🤖 AI Summary
This work addresses the challenge of extracting structured diagnostic knowledge from industrial troubleshooting guides, where procedural workflows are commonly represented as flowcharts combining visual layouts and technical text. Manual extraction is labor-intensive, error-prone, and hinders efficient integration into operator support systems. To overcome this, the paper proposes an end-to-end approach leveraging vision-language models (VLMs) to jointly parse spatial arrangements and textual content within such diagrams. Two prompting strategies are innovatively designed and compared: standard instruction-based prompting versus layout-aware prompting that incorporates domain-specific troubleshooting priors. The study reveals a trade-off between layout sensitivity and semantic robustness in VLM performance.
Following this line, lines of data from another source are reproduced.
[src/rtl/axi4_lite_slave_regs.sv]
// AXI4-Lite register bank: NUM_REGS 32-bit CSRs, independent read and write paths.
// Define AXI_SLV_DECERR_EN to answer out-of-range accesses with DECERR instead of OKAY.
module axi4_lite_slave_regs #(
  parameter int C_S_AXI_ADDR_WIDTH = 32,
  parameter int C_S_AXI_DATA_WIDTH = 32,
  parameter int NUM_REGS           = 8
) (
  input  logic                              S_AXI_ACLK,
  input  logic                              S_AXI_ARESETN,
  input  logic [C_S_AXI_ADDR_WIDTH-1:0]     S_AXI_AWADDR,
  input  logic [2:0]                        S_AXI_AWPROT,
  input  logic                              S_AXI_AWVALID,
  output logic                              S_AXI_AWREADY,
  input  logic [C_S_AXI_DATA_WIDTH-1:0]     S_AXI_WDATA,
  input  logic [C_S_AXI_DATA_WIDTH/8-1:0]   S_AXI_WSTRB,
  input  logic                              S_AXI_WVALID,
  output logic                              S_AXI_WREADY,
  output logic [1:0]                        S_AXI_BRESP,
  output logic                              S_AXI_BVALID,
  input  logic                              S_AXI_BREADY,
  input  logic [C_S_AXI_ADDR_WIDTH-1:0]     S_AXI_ARADDR,
  input  logic [2:0]                        S_AXI_ARPROT,
  input  logic                              S_AXI_ARVALID,
  output logic                              S_AXI_ARREADY,
  output logic [C_S_AXI_DATA_WIDTH-1:0]     S_AXI_RDATA,
  output logic [1:0]                        S_AXI_RRESP,
  output logic                              S_AXI_RVALID,
  input  logic                              S_AXI_RREADY,
  output logic [NUM_REGS*32-1:0]            usr_regs,
  output logic [NUM_REGS-1:0]               usr_wr_pulse
);

  localparam int DW     = C_S_AXI_DATA_WIDTH;
  localparam int STRB_W = DW / 8;
  localparam int WA_W   = C_S_AXI_ADDR_WIDTH - 2;
  localparam int IDX_W  = (NUM_REGS > 1) ? $clog2(NUM_REGS) : 1;
  localparam logic [WA_W-1:0] REG_LIMIT   = WA_W'(NUM_REGS);
  localparam logic [1:0]      RESP_OKAY   = 2'b00;
  localparam logic [1:0]      RESP_DECERR = 2'b11;

  typedef enum logic [1:0] {W_IDLE, W_COLLECT, W_RESP} w_state_t;
  typedef enum logic       {R_IDLE, R_DATA}             r_state_t;

  w_state_t            w_state_q, w_state_d;
  r_state_t            r_state_q, r_state_d;
  logic                active_q;
  logic                aw_held_q, w_held_q;
  logic [WA_W-1:0]     aw_word_q;
  logic [DW-1:0]       w_data_q;
  logic [STRB_W-1:0]   w_strb_q;
  logic [1:0]          bresp_q, rresp_q;
  logic [DW-1:0]       rdata_q;
  logic [DW-1:0]       regs_q [NUM_REGS];
  logic [NUM_REGS-1:0] wr_pulse_q;

  logic                aw_fire, w_fire, ar_fire, commit, wr_en;
  logic [WA_W-1:0]     wr_word, rd_word;
  logic [IDX_W-1:0]    wr_idx, rd_idx;
  logic                wr_in_range, rd_in_range;
  logic [DW-1:0]       wr_data;
  logic [STRB_W-1:0]   wr_strb;
  logic                unused_inputs;

  assign unused_inputs = ^{S_AXI_AWPROT, S_AXI_ARPROT, S_AXI_AWADDR[1:0], S_AXI_ARADDR[1:0]};

  // Whichever half arrived earlier comes from the holding register, the other straight from the bus.
  assign aw_fire     = S_AXI_AWVALID && S_AXI_AWREADY;
  assign w_fire      = S_AXI_WVALID && S_AXI_WREADY;
  assign commit      = (aw_held_q || aw_fire) && (w_held_q || w_fire);
  assign wr_word     = aw_held_q ? aw_word_q : S_AXI_AWADDR[C_S_AXI_ADDR_WIDTH-1:2];
  assign wr_data     = w_held_q ? w_data_q : S_AXI_WDATA;
  assign wr_strb     = w_held_q ? w_strb_q : S_AXI_WSTRB;
  assign wr_idx      = wr_word[IDX_W-1:0];
  assign wr_in_range = (wr_word < REG_LIMIT);
  assign wr_en       = commit && wr_in_range;

  assign ar_fire     = S_AXI_ARVALID && S_AXI_ARREADY;
  assign rd_word     = S_AXI_ARADDR[C_S_AXI_ADDR_WIDTH-1:2];
  assign rd_idx      = rd_word[IDX_W-1:0];
  assign rd_in_range = (rd_word < REG_LIMIT);

  // NOTE: sequential state uses non-blocking (<=) so every flop samples pre-edge values.
  always_ff @(posedge S_AXI_ACLK or negedge S_AXI_ARESETN) begin
    if (!S_AXI_ARESETN) begin
      w_state_q <= W_IDLE;
      r_state_q <= R_IDLE;
      active_q  <= 1'b0;
    end else begin
      w_state_q <= w_state_d;
      r_state_q <= r_state_d;
      active_q  <= 1'b1;
    end
  end

  // NOTE: every always_comb output gets a default first so no path can infer a latch.
  always_comb begin
    w_state_d = w_state_q;
    r_state_d = r_state_q;
    case (w_state_q)
      W_IDLE, W_COLLECT: begin
        if (commit)                 w_state_d = W_RESP;
        else if (aw_fire || w_fire) w_state_d = W_COLLECT;
      end
      W_RESP:  if (S_AXI_BREADY) w_state_d = W_IDLE;
      default: w_state_d = W_IDLE;
    endcase
    case (r_state_q)
      R_IDLE:  if (ar_fire) r_state_d = R_DATA;
      R_DATA:  if (S_AXI_RREADY) r_state_d = R_IDLE;
      default: r_state_d = R_IDLE;
    endcase
  end

  // Readies come from flags only, never from same-cycle VALID; all low until out of reset.
  always_comb begin
    S_AXI_AWREADY = active_q && !aw_held_q && (w_state_q != W_RESP);
    S_AXI_WREADY  = active_q && !w_held_q && (w_state_q != W_RESP);
    S_AXI_BVALID  = (w_state_q == W_RESP);
    S_AXI_BRESP   = bresp_q;
    S_AXI_ARREADY = active_q && (r_state_q == R_IDLE);
    S_AXI_RVALID  = (r_state_q == R_DATA);
    S_AXI_RDATA   = rdata_q;
    S_AXI_RRESP   = rresp_q;
  end

  // NOTE: the register bank is reset too: software expects known CSR values at power-up.
  always_ff @(posedge S_AXI_ACLK or negedge S_AXI_ARESETN) begin
    if (!S_AXI_ARESETN) begin
      aw_held_q  <= 1'b0;
      w_held_q   <= 1'b0;
      aw_word_q  <= '0;
      w_data_q   <= '0;
      w_strb_q   <= '0;
      bresp_q    <= RESP_OKAY;
      rresp_q    <= RESP_OKAY;
      rdata_q    <= '0;
      wr_pulse_q <= '0;
      for (int i = 0; i < NUM_REGS; i++) regs_q[i] <= '0;
    end else begin
      aw_held_q <= commit ? 1'b0 : (aw_held_q || aw_fire);
      w_held_q  <= commit ? 1'b0 : (w_held_q || w_fire);
      if (aw_fire) aw_word_q <= S_AXI_AWADDR[C_S_AXI_ADDR_WIDTH-1:2];
      if (w_fire) begin
        w_data_q <= S_AXI_WDATA;
        w_strb_q <= S_AXI_WSTRB;
      end
      if (commit) begin
`ifdef AXI_SLV_DECERR_EN
        bresp_q <= wr_in_range ? RESP_OKAY : RESP_DECERR;
`else
        bresp_q <= RESP_OKAY;
`endif
      end
      for (int i = 0; i < NUM_REGS; i++) begin
        wr_pulse_q[i] <= wr_en && (wr_idx == IDX_W'(i));
        if (wr_en && (wr_idx == IDX_W'(i))) begin
          for (int b = 0; b < STRB_W; b++)
            if (wr_strb[b]) regs_q[i][8*b +: 8] <= wr_data[8*b +: 8];
        end
      end
      // Reads sample regs_q before this edge's write lands, so a same-edge read sees the old value.
      if (ar_fire) begin
        rdata_q <= rd_in_range ? regs_q[rd_idx] : '0;
`ifdef AXI_SLV_DECERR_EN
        rresp_q <= rd_in_range ? RESP_OKAY : RESP_DECERR;
`else
        rresp_q <= RESP_OKAY;
`endif
      end
    end
  end

  for (genvar g = 0; g < NUM_REGS; g++) begin : g_flat
    assign usr_regs[32*g +: 32] = regs_q[g];
  end
  assign usr_wr_pulse = wr_pulse_q;

endmodule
Experimental results demonstrate significant performance disparities across different VLMs under the two prompting paradigms, offering empirical guidance for the co-design of model selection and prompting strategies in real-world deployment scenarios.
📝 Abstract
Industrial troubleshooting guides encode diagnostic procedures in flowchart-like diagrams where spatial layout and technical language jointly convey meaning. To integrate this knowledge into operator support systems, which assist shop-floor personnel in diagnosing and resolving equipment issues, the information must first be extracted and structured for machine interpretation. However, when performed manually, this extraction is labor-intensive and error-prone. Vision Language Models offer potential to automate this process by jointly interpreting visual and textual meaning, yet their performance on such guides remains underexplored. This paper evaluates two VLMs on extracting structured knowledge, comparing two prompting strategies: standard instruction-guided versus an augmented approach that cues troubleshooting layout patterns. Results reveal model-specific trade-offs between layout sensitivity and semantic robustness, informing practical deployment decisions.